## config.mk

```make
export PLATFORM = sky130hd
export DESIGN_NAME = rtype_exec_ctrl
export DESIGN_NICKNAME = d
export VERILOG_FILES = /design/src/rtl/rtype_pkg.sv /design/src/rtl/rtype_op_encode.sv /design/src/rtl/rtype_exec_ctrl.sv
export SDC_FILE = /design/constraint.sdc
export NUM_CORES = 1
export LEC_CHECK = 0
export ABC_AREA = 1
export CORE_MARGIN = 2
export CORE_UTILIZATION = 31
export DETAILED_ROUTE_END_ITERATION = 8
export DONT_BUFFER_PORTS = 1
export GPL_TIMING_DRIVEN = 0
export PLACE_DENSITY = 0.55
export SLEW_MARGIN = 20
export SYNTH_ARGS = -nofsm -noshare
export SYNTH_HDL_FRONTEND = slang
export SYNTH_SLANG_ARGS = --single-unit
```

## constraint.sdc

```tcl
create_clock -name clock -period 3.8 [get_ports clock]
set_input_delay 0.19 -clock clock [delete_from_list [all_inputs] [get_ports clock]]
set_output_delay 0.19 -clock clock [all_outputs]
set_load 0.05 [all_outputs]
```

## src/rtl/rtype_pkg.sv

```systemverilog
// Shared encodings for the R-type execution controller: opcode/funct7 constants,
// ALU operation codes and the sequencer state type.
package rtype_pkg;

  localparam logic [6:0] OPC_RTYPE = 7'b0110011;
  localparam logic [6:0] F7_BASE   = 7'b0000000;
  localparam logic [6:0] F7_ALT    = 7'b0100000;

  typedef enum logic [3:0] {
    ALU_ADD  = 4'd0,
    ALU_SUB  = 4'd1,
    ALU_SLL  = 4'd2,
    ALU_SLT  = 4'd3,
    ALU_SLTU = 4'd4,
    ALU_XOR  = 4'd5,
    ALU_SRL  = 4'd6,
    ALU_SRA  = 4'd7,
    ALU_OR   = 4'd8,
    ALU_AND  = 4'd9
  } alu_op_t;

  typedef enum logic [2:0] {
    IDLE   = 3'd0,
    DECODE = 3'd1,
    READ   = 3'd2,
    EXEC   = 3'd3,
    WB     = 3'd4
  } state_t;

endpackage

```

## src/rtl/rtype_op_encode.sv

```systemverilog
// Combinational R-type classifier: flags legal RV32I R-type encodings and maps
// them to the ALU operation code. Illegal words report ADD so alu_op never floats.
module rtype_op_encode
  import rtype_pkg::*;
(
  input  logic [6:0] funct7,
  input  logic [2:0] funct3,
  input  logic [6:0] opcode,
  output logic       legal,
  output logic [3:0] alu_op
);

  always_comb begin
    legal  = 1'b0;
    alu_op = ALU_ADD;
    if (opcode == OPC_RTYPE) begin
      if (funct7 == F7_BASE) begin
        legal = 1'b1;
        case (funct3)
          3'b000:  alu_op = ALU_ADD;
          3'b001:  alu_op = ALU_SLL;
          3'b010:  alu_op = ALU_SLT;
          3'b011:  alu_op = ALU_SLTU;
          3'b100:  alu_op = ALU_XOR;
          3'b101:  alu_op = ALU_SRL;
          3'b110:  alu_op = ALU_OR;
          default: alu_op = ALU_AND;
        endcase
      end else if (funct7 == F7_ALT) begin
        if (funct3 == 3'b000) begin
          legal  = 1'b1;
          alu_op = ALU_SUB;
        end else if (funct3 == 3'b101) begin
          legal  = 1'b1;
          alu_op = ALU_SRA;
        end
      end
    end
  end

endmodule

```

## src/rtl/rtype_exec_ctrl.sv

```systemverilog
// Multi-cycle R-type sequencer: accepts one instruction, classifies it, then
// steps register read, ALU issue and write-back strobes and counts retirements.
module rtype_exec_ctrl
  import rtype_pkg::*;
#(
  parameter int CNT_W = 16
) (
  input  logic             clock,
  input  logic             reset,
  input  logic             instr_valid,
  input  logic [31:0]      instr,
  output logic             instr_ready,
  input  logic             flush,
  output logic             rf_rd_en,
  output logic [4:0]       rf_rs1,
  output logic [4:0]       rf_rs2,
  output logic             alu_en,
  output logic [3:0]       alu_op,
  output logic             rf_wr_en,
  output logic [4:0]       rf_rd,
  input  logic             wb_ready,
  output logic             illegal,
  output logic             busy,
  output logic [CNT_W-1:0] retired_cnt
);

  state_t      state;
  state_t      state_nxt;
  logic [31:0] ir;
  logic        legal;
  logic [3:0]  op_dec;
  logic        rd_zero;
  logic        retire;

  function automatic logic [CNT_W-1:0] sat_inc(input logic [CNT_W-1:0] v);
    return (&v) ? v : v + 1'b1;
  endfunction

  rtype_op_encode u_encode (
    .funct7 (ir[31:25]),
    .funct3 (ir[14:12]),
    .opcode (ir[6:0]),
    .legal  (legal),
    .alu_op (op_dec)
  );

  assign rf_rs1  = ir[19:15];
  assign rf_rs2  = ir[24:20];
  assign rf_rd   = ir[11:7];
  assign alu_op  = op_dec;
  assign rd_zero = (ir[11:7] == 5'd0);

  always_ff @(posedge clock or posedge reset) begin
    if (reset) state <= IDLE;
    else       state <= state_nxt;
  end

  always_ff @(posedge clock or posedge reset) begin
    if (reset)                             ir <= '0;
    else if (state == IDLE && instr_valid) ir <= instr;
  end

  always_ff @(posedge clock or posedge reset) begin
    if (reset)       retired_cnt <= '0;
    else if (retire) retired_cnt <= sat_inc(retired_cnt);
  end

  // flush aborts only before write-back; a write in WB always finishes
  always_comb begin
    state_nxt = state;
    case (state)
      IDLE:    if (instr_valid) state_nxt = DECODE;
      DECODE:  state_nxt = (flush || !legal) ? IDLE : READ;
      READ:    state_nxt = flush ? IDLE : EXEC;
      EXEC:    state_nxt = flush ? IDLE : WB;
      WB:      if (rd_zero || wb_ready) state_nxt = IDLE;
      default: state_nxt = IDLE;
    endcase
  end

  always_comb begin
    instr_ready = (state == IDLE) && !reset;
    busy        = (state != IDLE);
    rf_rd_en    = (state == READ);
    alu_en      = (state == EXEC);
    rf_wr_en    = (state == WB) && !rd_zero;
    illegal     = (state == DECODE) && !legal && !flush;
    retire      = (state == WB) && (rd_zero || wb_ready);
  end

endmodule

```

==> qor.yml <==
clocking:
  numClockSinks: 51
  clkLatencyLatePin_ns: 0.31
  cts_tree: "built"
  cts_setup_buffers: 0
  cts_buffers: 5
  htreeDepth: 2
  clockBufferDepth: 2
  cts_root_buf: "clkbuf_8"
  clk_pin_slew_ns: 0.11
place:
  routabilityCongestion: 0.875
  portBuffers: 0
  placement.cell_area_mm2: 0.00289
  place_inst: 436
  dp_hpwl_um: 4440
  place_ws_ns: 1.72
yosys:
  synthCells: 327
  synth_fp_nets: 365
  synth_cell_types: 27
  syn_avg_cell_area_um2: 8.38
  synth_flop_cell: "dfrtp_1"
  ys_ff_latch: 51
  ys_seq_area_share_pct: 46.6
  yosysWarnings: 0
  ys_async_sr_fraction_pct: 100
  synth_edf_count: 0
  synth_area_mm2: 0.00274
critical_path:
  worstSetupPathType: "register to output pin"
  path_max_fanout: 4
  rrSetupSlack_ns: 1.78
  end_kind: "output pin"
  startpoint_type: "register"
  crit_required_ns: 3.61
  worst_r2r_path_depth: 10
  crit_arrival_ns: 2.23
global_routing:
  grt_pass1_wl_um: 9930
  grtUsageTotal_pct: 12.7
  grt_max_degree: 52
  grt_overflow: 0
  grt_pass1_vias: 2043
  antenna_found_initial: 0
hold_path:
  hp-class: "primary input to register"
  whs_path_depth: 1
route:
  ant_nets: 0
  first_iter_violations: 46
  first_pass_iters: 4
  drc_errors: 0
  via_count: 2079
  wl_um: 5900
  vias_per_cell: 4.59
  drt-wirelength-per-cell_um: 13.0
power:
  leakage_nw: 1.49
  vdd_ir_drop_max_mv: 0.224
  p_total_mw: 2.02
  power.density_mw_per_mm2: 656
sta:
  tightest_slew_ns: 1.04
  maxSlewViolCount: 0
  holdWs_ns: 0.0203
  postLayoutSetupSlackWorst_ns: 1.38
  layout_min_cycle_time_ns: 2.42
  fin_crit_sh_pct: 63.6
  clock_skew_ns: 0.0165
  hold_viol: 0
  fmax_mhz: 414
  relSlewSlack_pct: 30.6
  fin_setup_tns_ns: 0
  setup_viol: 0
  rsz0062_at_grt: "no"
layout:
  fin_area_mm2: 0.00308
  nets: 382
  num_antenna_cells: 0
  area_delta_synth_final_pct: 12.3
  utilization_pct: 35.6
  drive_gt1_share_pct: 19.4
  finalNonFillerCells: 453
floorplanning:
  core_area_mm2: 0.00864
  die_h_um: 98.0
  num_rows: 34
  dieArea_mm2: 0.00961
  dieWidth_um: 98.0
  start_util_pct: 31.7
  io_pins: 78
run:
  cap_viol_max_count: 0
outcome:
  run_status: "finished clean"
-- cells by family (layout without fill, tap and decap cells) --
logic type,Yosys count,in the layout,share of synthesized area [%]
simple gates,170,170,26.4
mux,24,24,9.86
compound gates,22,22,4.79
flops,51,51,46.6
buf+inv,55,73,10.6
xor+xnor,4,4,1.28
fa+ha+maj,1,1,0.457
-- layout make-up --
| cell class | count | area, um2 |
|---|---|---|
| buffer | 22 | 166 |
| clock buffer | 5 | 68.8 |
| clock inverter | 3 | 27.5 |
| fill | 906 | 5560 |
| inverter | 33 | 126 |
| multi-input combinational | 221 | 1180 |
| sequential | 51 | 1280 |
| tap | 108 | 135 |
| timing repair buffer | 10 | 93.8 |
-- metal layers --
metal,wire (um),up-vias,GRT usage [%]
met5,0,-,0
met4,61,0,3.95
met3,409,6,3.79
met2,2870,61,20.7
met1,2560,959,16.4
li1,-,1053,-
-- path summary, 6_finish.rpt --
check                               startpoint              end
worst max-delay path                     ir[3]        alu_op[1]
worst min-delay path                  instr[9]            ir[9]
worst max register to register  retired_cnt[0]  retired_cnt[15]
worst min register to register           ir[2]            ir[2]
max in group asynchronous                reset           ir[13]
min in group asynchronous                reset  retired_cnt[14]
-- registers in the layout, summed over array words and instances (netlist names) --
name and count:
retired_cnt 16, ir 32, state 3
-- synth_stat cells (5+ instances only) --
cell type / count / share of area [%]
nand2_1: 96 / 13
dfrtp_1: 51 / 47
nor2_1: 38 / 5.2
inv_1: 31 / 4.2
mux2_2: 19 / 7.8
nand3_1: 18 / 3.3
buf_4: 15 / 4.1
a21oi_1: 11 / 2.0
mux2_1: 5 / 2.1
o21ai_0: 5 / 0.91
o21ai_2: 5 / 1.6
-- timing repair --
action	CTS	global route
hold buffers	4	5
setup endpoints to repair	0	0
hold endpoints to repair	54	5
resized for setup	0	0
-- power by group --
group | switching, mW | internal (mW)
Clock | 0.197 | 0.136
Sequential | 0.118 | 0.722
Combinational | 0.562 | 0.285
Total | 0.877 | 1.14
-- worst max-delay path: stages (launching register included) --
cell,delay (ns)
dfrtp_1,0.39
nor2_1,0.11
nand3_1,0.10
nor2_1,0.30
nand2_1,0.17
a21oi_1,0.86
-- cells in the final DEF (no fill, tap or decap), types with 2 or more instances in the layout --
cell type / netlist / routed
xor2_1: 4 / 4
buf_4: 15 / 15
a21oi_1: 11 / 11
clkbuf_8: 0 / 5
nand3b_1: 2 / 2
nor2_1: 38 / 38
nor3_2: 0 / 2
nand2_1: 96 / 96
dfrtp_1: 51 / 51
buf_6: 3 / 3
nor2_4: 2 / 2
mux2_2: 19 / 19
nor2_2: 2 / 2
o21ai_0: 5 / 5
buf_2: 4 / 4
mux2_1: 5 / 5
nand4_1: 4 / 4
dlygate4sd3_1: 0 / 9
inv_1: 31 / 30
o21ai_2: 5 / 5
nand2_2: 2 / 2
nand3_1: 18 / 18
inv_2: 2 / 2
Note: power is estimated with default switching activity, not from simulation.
----------------
- _Task details_: The answer should hold the lines from the one containing "nor2_1,0.11" through the end of the entries above, set down exactly, with both ends included.

- _Task result_:
nor2_1,0.11
nand3_1,0.10
nor2_1,0.30
nand2_1,0.17
a21oi_1,0.86
-- cells in the final DEF (no fill, tap or decap), types with 2 or more instances in the layout --
cell type / netlist / routed
xor2_1: 4 / 4
buf_4: 15 / 15
a21oi_1: 11 / 11
clkbuf_8: 0 / 5
nand3b_1: 2 / 2
nor2_1: 38 / 38
nor3_2: 0 / 2
nand2_1: 96 / 96
dfrtp_1: 51 / 51
buf_6: 3 / 3
nor2_4: 2 / 2
mux2_2: 19 / 19
nor2_2: 2 / 2
o21ai_0: 5 / 5
buf_2: 4 / 4
mux2_1: 5 / 5
nand4_1: 4 / 4
dlygate4sd3_1: 0 / 9
inv_1: 31 / 30
o21ai_2: 5 / 5
nand2_2: 2 / 2
nand3_1: 18 / 18
inv_2: 2 / 2
Note: power is estimated with default switching activity, not from simulation.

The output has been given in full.